WHAT IS REQUIRED –
State how many lines in the following entries hold the word "tfree". The reply is that number only.

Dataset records
-.-.-

From an optimization exercise on the open Yosys and OpenROAD flow, aimed at small area and few clock cycles; shortcuts taken in it are not production practice.
Where RTL was checked, it was by simulation tests only, not by an equivalence proof against the original.
For runs 2 to 4, only the layout was checked, not whether the RTL still works.
Power figures rest on the tool's default switching activity, not on a simulated workload.

[flow/design.v]
module aisp_seq (
    input  wire        clk,
    input  wire        rst,
    input  wire        rx_valid,
    input  wire [7:0]  rx_data,
    output wire        rx_ready,
    output wire        tx_valid,
    output wire [7:0]  tx_data,
    input  wire        tx_ready,
    output wire        xfer_valid,
    output wire [31:0] xfer_data,
    input  wire        xfer_ready,
    input  wire        xfer_rvalid,
    input  wire [7:0]  xfer_rdata,
    output wire        settle_valid,
    input  wire        settle_ready,
    output wire        rst_on,
    output wire        spi_own,
    output wire        err,
    output wire        errind
);
    localparam [7:0] CRC_EOP     = 8'h20;
    localparam [7:0] STK_OK      = 8'h10;
    localparam [7:0] STK_FAILED  = 8'h11;
    localparam [7:0] STK_UNKNOWN = 8'h12;
    localparam [7:0] STK_INSYNC  = 8'h14;
    localparam [7:0] STK_NOSYNC  = 8'h15;
    localparam [7:0] TAG_FLASH   = 8'h46;
    localparam [7:0] TAG_EEPROM  = 8'h45;
    localparam INSBITS = 6;
    localparam TAPBITS = 2;
    localparam NTAP    = 256 >> TAPBITS;
    localparam [3:0]
        C_SIGN = 4'd0,  C_IDENT = 4'd1,  C_GETP = 4'd2,  C_SETDEV = 4'd3,
        C_SETEXT = 4'd4, C_ENTER = 4'd5, C_LEAVE = 4'd6, C_SETADDR = 4'd7,
        C_UNIV = 4'd8,  C_LOADL = 4'd9,  C_PROG = 4'd10, C_READ = 4'd11,
        C_SIGRD = 4'd12, C_UNK = 4'd13, C_PERR = 4'd14, C_PBAD = 4'd15;
    localparam [3:0]
        S_OP   = 4'd0,    
        S_PARAM= 4'd1,    
        S_PAY  = 4'd2,    
        S_EOP  = 4'd3,    
        S_CHK  = 4'd4,    
        S_P14  = 4'd5,    
        S_EXEC = 4'd6,    
        S_F11  = 4'd7,    
        S_BAD  = 4'd8,    
        S_FIN  = 4'd9,    
        S_ID   = 4'd10,   
        S_FR   = 4'd11,   
        S_ER   = 4'd12,   
        S_SG   = 4'd13,   
        S_SGT  = 4'd14;   
    localparam [1:0] E_IDLE = 2'd0, E_FW = 2'd1, E_EW = 2'd2, E_FIN = 2'd3;
    reg [3:0]  state;
    reg [1:0]  eng;
    reg [3:0]  cmd;
    reg [4:0]  cnt;
    reg        isee;           
    reg [1:0]  rtag;           
    reg        eok;            
    reg [15:0] pw;             
    reg [8:0]  prem;           
    reg        pfirst;
    reg        pend, pend_ok, pend_ph;    
    reg [15:0] pend_addr;
    reg        pmode_r, err_r, errind_r;
    reg [15:0] addr;
    reg [8:0]  fb, eb;         
    reg [15:0] rem;
    reg        ph, first, bnd;
    reg [31:0] xw;             
    reg        xv, outst;
    reg        sv;
    reg        txv;
    reg [7:0]  txd;
    reg [7:0]  rdata;
    reg        rdv;
    reg [7:0]  ring [0:255];
    reg [7:0]  hp;             
    reg [7:0]  rp2;            
    reg [7:0]  rp;             
    reg [7:0]  nb;
    reg        nbv;
    function [7:0] ident_char;
        input [2:0] i;
        case (i)
            3'd0: ident_char = "A";
            3'd1: ident_char = "V";
            3'd2: ident_char = "R";
            3'd3: ident_char = " ";
            3'd4: ident_char = "I";
            3'd5: ident_char = "S";
            default: ident_char = "P";
        endcase
    endfunction
    function [7:0] param_value;
        input [7:0] sel;
        case (sel)
            8'h80:   param_value = 8'h02;
            8'h81:   param_value = 8'h01;
            8'h82:   param_value = 8'h12;
            8'h93:   param_value = 8'h53;
            default: param_value = 8'h00;
        endcase
    endfunction
    function [12:0] decode;
        input [7:0] op;
        case (op)
            8'h30: decode = {S_EOP,   C_SIGN,    5'd0};
            8'h31: decode = {S_EOP,   C_IDENT,   5'd0};
            8'h41: decode = {S_PARAM, C_GETP,    5'd1};
            8'h42: decode = {S_PARAM, C_SETDEV,  5'd20};
            8'h45: decode = {S_PARAM, C_SETEXT,  5'd5};
            8'h50: decode = {S_EOP,   C_ENTER,   5'd0};
            8'h51: decode = {S_EOP,   C_LEAVE,   5'd0};
            8'h55: decode = {S_PARAM, C_SETADDR, 5'd2};
            8'h56: decode = {S_PARAM, C_UNIV,    5'd4};
            8'h60: decode = {S_PARAM, C_LOADL,   5'd2};
            8'h61: decode = {S_PARAM, C_LOADL,   5'd1};
            8'h64: decode = {S_PARAM, C_PROG,    5'd3};
            8'h74: decode = {S_PARAM, C_READ,    5'd3};
            8'h75: decode = {S_EOP,   C_SIGRD,   5'd0};
            8'h20: decode = {S_BAD,   C_UNK,     5'd0};
            default: decode = {S_EOP, C_UNK,     5'd0};
        endcase
    endfunction
    wire tx_free  = !txv || tx_ready;
    wire eng_busy = (eng != E_IDLE);
    wire mok      = tx_free && !eng_busy && !pend;
    wire [7:0] gap    = rp - hp + 8'd1;
    wire       wr_ok  = (hp[INSBITS-1:0] == 0) && !(eng_busy && rem > {8'd0, gap});
    wire       ring_wr = (state == S_PAY) && rx_valid && wr_ok;
    wire exec_fin = (state == S_EXEC) && mok &&
                    (cmd == C_SIGN || cmd == C_SETDEV || cmd == C_SETEXT ||
                     cmd == C_LEAVE || cmd == C_SETADDR || cmd == C_LOADL ||
                     cmd == C_UNK || (cmd == C_ENTER && pmode_r));
    wire fin_fin  = (state == S_FIN) && mok && !xv && !outst && !rdv;
    wire take_op  = (state == S_OP) || exec_fin || fin_fin;
    wire xw_cmd   = (cmd == C_UNIV) || (cmd == C_SETDEV);
    assign rx_ready = take_op || (state == S_EOP) ||
                      ((state == S_PARAM) && !(xw_cmd && eng_busy)) ||
                      ((state == S_PAY) && wr_ok);
    wire rx_fire = rx_valid && rx_ready;
    assign tx_valid     = txv;
    assign tx_data      = txd;
    assign xfer_valid   = xv;
    assign xfer_data    = xw;
    assign settle_valid = sv;
    assign rst_on       = pmode_r;
    assign spi_own      = pmode_r;
    assign err          = err_r;
    assign errind       = errind_r;
    integer k;
    always @(posedge clk) begin
        for (k = 1; k < 256; k = k + 1)
            if ((k % (1 << INSBITS)) == 0 && ring_wr && hp == k)
                ring[k] <= rx_data;
            else
                ring[k] <= ring[k-1];
        ring[0] <= (ring_wr && hp == 8'd0) ? rx_data : ring[255];
    end
    wire [7:0] taps [0:NTAP-1];
    genvar g;
    generate for (g = 0; g < NTAP; g = g + 1) begin : tp
        assign taps[g] = ring[g << TAPBITS];
    end endgenerate
    wire       aligned = (rp[TAPBITS-1:0] == 0);
    wire [7:0] tap     = taps[rp[7:TAPBITS]];
    wire       rd_on   = (eng == E_FW) || (eng == E_EW);
    wire       bav     = nbv || aligned;
    wire [7:0] bval    = nbv ? nb : tap;
    wire tfree = !xv && (!outst || xfer_rvalid);
    wire efree = tfree && (!first || tx_free);
    wire ew_go = efree && !outst && (!sv || settle_ready);
    wire dresp = outst && xfer_rvalid && (state == S_FR || state == S_ER ||
                                          (state == S_FIN && cmd == C_UNIV));
    wire direct = tx_free && !rdv;    
    wire [7:0]  mask_lo = {1'b1, !fb[8], !(fb[8] | fb[7]), !(fb[8] | fb[7] | fb[6]), 4'b0000};
    wire [15:0] cpa     = first ? addr : xw[23:8];
    wire [15:0] cpage   = {cpa[15:8], cpa[7:0] & mask_lo};
    wire [15:0] ea      = first ? {addr[14:0], 1'b0} : xw[23:8] + 16'd1;
    wire [15:0] rem2    = (rem[15:1] == 15'd0) ? 16'd0 : rem - 16'd2;
    wire [12:0] dec = decode(rx_data);
    wire consume = bav && (((eng == E_FW) && efree && (ph || (rem != 16'd0 && !bnd))) ||
                           ((eng == E_EW) && ew_go && (rem != 16'd0)));
    wire take    = rd_on && aligned && (!nbv || consume);
    reg  start;
    always @(posedge clk) begin
        rp  <= rp + 8'd1 - {7'd0, take};
        rp2 <= rp2 + 8'd1;
        if (take && !(consume && !nbv))
            nb <= tap;
        if (rd_on) begin
            if (take) nbv <= nbv || !consume;
            else if (consume) nbv <= 1'b0;
        end else
            nbv <= 1'b0;
        if (state == S_PAY) begin
            if (!ring_wr) hp <= hp + 8'd1;
        end else
            hp <= 8'd0;
        if (ring_wr && pfirst)
            rp2 <= hp;
        if (start)
            rp <= rp2 + 8'd1;
        if (xfer_rvalid)
            rdata <= xfer_rdata;
    end
    always @(*) begin
        start = 1'b0;
        if (cmd == C_PROG && mok) begin
            if (state == S_EOP && rx_valid && rx_data == CRC_EOP) start = 1'b1;
            if (state == S_CHK && eok) start = 1'b1;
        end
    end
    always @(posedge clk) begin
        if (rst) begin
            state    <= S_OP;
            eng      <= E_IDLE;
            pend     <= 1'b0;
            pmode_r  <= 1'b0;
            err_r    <= 1'b0;
            errind_r <= 1'b0;
            xv       <= 1'b0;
            outst    <= 1'b0;
            sv       <= 1'b0;
            txv      <= 1'b0;
            rdv      <= 1'b0;
        end else begin
            errind_r <= 1'b0;
            if (tx_ready) txv <= 1'b0;
            if (xv && xfer_ready) begin xv <= 1'b0; outst <= 1'b1; end
            if (outst && xfer_rvalid) outst <= 1'b0;
            if (sv && settle_ready) sv <= 1'b0;
            if (dresp) begin
                if (direct) begin txv <= 1'b1; txd <= xfer_rdata; end
                else rdv <= 1'b1;
            end else if (rdv && tx_free) begin
                txv <= 1'b1; txd <= rdata; rdv <= 1'b0;
            end
            if (pend && !eng_busy && tx_free) begin
                txv <= 1'b1;
                if (!pend_ok) begin
                    txd <= STK_NOSYNC; err_r <= 1'b1; pend <= 1'b0;
                end else if (!pend_ph) begin
                    txd <= STK_INSYNC; pend_ph <= 1'b1;
                end else begin
                    txd <= STK_OK; addr <= pend_addr; pend <= 1'b0;
                end
            end
            if (exec_fin || fin_fin) begin
                txv <= 1'b1;
                txd <= (cmd == C_UNK) ? STK_UNKNOWN : STK_OK;
            end
            case (eng)
            E_FW: if (efree) begin
                if (!ph) begin
                    if (rem == 16'd0) begin
                        xv <= 1'b1; xw <= {8'h4C, cpage, 8'h00};
                        eng <= E_FIN;
                    end else if (bnd) begin
                        xv <= 1'b1; xw <= {8'h4C, cpage, 8'h00};
                        bnd <= 1'b0;
                    end else if (bav) begin
                        xv <= 1'b1; xw <= {8'h40, addr, bval};
                        ph <= 1'b1; first <= 1'b0;
                    end
                end else if (bav) begin
                    xv <= 1'b1; xw <= {8'h48, addr, bval};
                    ph <= 1'b0;
                    addr <= addr + 16'd1;
                    rem <= rem2;
                    bnd <= &(addr[7:0] | mask_lo);
                end
            end
            E_EW: if (ew_go) begin
                if (rem == 16'd0)
                    eng <= E_FIN;
                else if (bav) begin
                    xv <= 1'b1; xw <= {8'hC0, ea, bval};
                    rem <= rem - 16'd1; first <= 1'b0;
                end
            end else if (outst && xfer_rvalid)
                sv <= 1'b1;
            E_FIN: if (tx_free && !xv && !outst && !sv) begin
                txv <= 1'b1; txd <= STK_OK;
                eng <= E_IDLE;
            end
            default: ;
            endcase
            case (state)
            S_PARAM: if (rx_fire) begin
                if (cmd == C_UNIV || (cmd == C_SETDEV && cnt > 5'd4))
                    xw <= {xw[23:0], rx_data};
                if (!((cmd == C_PROG || cmd == C_READ) && cnt == 5'd1))
                    pw <= {pw[7:0], rx_data};
                cnt <= cnt - 5'd1;
                pfirst <= 1'b1;
                prem <= pw[8:0];
                rtag <= {rx_data == TAG_FLASH, rx_data == TAG_EEPROM};
                isee <= (rx_data != TAG_FLASH);
                if (cnt == 5'd1) begin
                    if (cmd == C_LOADL)
                        state <= S_P14;
                    else if (cmd == C_PROG) begin
                        if (rx_data == TAG_FLASH) begin
                            if (pw > {7'd0, fb}) begin
                                cmd <= C_PERR; state <= S_F11;
                            end else if (pw == 16'd0)
                                state <= S_EOP;
                            else
                                state <= S_PAY;
                        end else if (rx_data == TAG_EEPROM) begin
                            if (pw > {7'd0, eb}) begin
                                cmd <= C_PERR; state <= S_F11;
                            end else if (pw == 16'd0)
                                state <= S_EOP;
                            else
                                state <= S_PAY;
                        end else begin
                            cmd <= C_PBAD; state <= S_F11;
                        end
                    end else
                        state <= S_EOP;
                end
            end
            S_PAY: if (rx_fire) begin
                pfirst <= 1'b0;
                prem <= prem - 9'd1;
                if (prem == 9'd1) state <= S_EOP;
            end
            S_EOP: if (rx_fire) begin
                eok <= (rx_data == CRC_EOP);
                if (mok) begin
                    txv <= 1'b1;
                    if (rx_data != CRC_EOP) begin
                        err_r <= 1'b1; txd <= STK_NOSYNC; state <= S_OP;
                    end else begin
                        txd <= STK_INSYNC;
                        state <= (cmd == C_PROG) ? S_OP : S_EXEC;
                    end
                end else if (cmd == C_SETADDR && eng_busy && !pend) begin
                    pend <= 1'b1; pend_ph <= 1'b0;
                    pend_ok <= (rx_data == CRC_EOP);
                    pend_addr <= {pw[7:0], pw[15:8]};
                    state <= S_OP;
                end else
                    state <= S_CHK;
            end
            S_CHK: if (mok) begin
                txv <= 1'b1;
                if (!eok) begin
                    err_r <= 1'b1; txd <= STK_NOSYNC; state <= S_OP;
                end else begin
                    txd <= STK_INSYNC;
                    state <= (cmd == C_PROG) ? S_OP : S_EXEC;
                end
            end
            S_P14: if (mok) begin
                txv <= 1'b1; txd <= STK_INSYNC; state <= S_EXEC;
            end
            S_F11: if (mok) begin
                txv <= 1'b1; txd <= STK_FAILED; state <= S_OP;
                if (cmd == C_PERR) err_r <= 1'b1;
            end
            S_BAD: if (mok) begin
                txv <= 1'b1; txd <= STK_NOSYNC; state <= S_OP;
                err_r <= 1'b1;
            end
            S_EXEC: if (mok) begin
                first <= 1'b1;
                ph    <= 1'b0;
                cnt   <= 5'd0;
                rem   <= pw;
                case (cmd)
                    C_SIGN:    err_r <= 1'b0;
                    C_LEAVE:   begin err_r <= 1'b0; pmode_r <= 1'b0; end
                    C_SETADDR: addr <= {pw[7:0], pw[15:8]};
                    C_SETDEV:  begin
                        fb <= (xw[31:16] > 16'd256) ? 9'd256 : xw[24:16];
                        eb <= (xw[15:0]  > 16'd256) ? 9'd256 : xw[8:0];
                    end
                    C_ENTER: if (pmode_r)
                        errind_r <= 1'b1;
                    else begin
                        pmode_r <= 1'b1;
                        xv <= 1'b1; xw <= 32'hAC53_0000;
                        state <= S_FIN;
                    end
                    C_IDENT: state <= S_ID;
                    C_GETP: begin
                        txv <= 1'b1; txd <= param_value(pw[7:0]);
                        state <= S_FIN;
                    end
                    C_UNIV: begin
                        xv <= 1'b1;
                        state <= S_FIN;
                    end
                    C_SIGRD: begin
                        xv <= 1'b1; xw <= 32'h3000_0000;
                        state <= S_SG;
                    end
                    C_READ: begin
                        if (rtag[1])
                            state <= S_FR;
                        else if (rtag[0])
                            state <= S_ER;
                        else begin
                            txv <= 1'b1; txd <= STK_FAILED; state <= S_OP;
                        end
                    end
                    default: ;
                endcase
            end
            S_ID: if (mok) begin
                txv <= 1'b1; txd <= ident_char(cnt[2:0]);
                cnt <= cnt + 5'd1;
                if (cnt[2:0] == 3'd6) state <= S_FIN;
            end
            S_FR: if (tfree && (outst ? direct : !rdv)) begin
                if (!ph) begin
                    if (rem == 16'd0)
                        state <= S_FIN;
                    else begin
                        xv <= 1'b1; xw <= {8'h20, addr, 8'h00};
                        ph <= 1'b1;
                    end
                end else begin
                    xv <= 1'b1; xw <= {8'h28, addr, 8'h00};
                    ph <= 1'b0;
                    addr <= addr + 16'd1;
                    rem <= rem2;
                end
            end
            S_ER: if (tfree && (outst ? direct : !rdv)) begin
                if (rem == 16'd0)
                    state <= S_FIN;
                else begin
                    xv <= 1'b1; xw <= {8'hA0, ea, 8'hFF};
                    rem <= rem - 16'd1; first <= 1'b0;
                end
            end
            S_SG: begin
                if (cnt[1:0] == 2'd2 && xv && xfer_ready)
                    xw[7:0] <= rdata;
                if (outst && xfer_rvalid) begin
                    cnt <= cnt + 5'd1;
                    if (cnt[1:0] == 2'd0) begin
                        txd <= xfer_rdata;
                        xv <= 1'b1; xw <= 32'h3000_0100;
                    end else if (cnt[1:0] == 2'd1) begin
                        xv <= 1'b1; xw <= 32'h3000_0200;
                    end else begin
                        txv <= 1'b1;
                        state <= S_SGT;
                    end
                end
            end
            S_SGT: if (tx_free) begin
                txv <= 1'b1;
                cnt <= cnt + 5'd1;
                if (cnt[1:0] == 2'd3) begin
                    txd <= xw[7:0];
                end else begin
                    txd <= rdata;
                    state <= S_FIN;
                end
            end
            default: ;
            endcase
            if (start) begin
                eng   <= isee ? E_EW : E_FW;
                rem   <= pw;
                first <= 1'b1;
                ph    <= 1'b0;
                bnd   <= 1'b0;
            end
            if (take_op && rx_valid) begin
                {state, cmd, cnt} <= dec;
            end else if (take_op) begin
                state <= S_OP;
            end
        end
    end
endmodule
[flow/run.sh]
#!/bin/bash
# synth_recipe.tcl (not shown) runs the flow's synth.tcl, then flattens the netlist and writes it again
# the make line also repeats each setting of config.mk as NAME=value (left out here)
make -C /OpenROAD-flow-scripts/flow DESIGN_CONFIG=/design/flow/config.mk WORK_HOME=/design/flow/orfs CLKGATE_MAP_FILE= SYNTH_SCRIPT=/design/flow/synth_recipe.tcl finish
[flow/config.mk]
export PLATFORM = sky130hd
export DESIGN_NAME = aisp_seq
export DESIGN_NICKNAME = aisp_seq
export VERILOG_FILES = /design/flow/design.v
export SDC_FILE = /design/flow/constraint.sdc
export NUM_CORES = 4
export LEC_CHECK = 0
export CAP_MARGIN = 20
export CORE_MARGIN = 2
export CORE_UTILIZATION = 30
export PLACE_DENSITY = 0.5
export SLEW_MARGIN = 20
[flow/constraint.sdc]
create_clock -name core_clock -period 8.0 [get_ports {clk}]
set_input_delay 1.6000 -clock core_clock [delete_from_list [all_inputs] [get_ports {clk}]]
set_output_delay 1.6000 -clock core_clock [all_outputs]
set_load 0.01 [all_outputs]
==> results of run 1 <==
==> power groups by stage <==
stage	logic (mW)	registers (mW)	clock network (mW)
6_report	3.66	12.2	10.1
5_1_grt	3.88	12.2	10.7
4_1_cts	3.62	12.2	10.2
3_5_place_dp	3.61	12.4	0
3_3_place_gp	3.61	12.4	0
2_1_floorplan	2.01	12.2	0
==> metrics by stage <==
step	std cells	setup slack, ns
finish	7705	1.48
global route	7699	1.18
CTS	7695	1.42
detailed placement	7311	2.18
global placement	7310	2.19
floorplan	4686	2.84
==> layout make-up <==
type                            count  area, um^2  area share (%)
Inverter                           92         347           0.474
Clock inverter                    110        1270            1.75
Tap cell                         2688        3360            4.60
Antenna cell                       10        25.0          0.0343
Multi-Input combinational cell   2105       13900            19.1
Timing Repair Buffer              172        1470            2.02
Sequential cell                  2254       46800            64.0
Clock buffer                      274        5860            8.02
==> metal layers <==
layer  vias up  GRT usage [%]  wire (um)
li1      17100              -          -
met1     18800           24.3      85500
met2      1622           27.5      84800
met3       418           3.44      13400
met4         8           7.33       8070
met5         -              0         53
==> Yosys cell counts, drive strengths merged, types with 61 or more instances <==
library cell,count,area [um^2]
o21ai,172,872
nand3,114,571
a21oi,173,870
nor2,191,732
clkbuf,195,736
inv,92,345
ha,79,988
and3,75,469
nor3,61,305
nand4,61,382
dfxtp,2088,41800
edfxtp,166,4980
nand2,232,876
a22oi,142,1070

-.-.-

REPLY –
4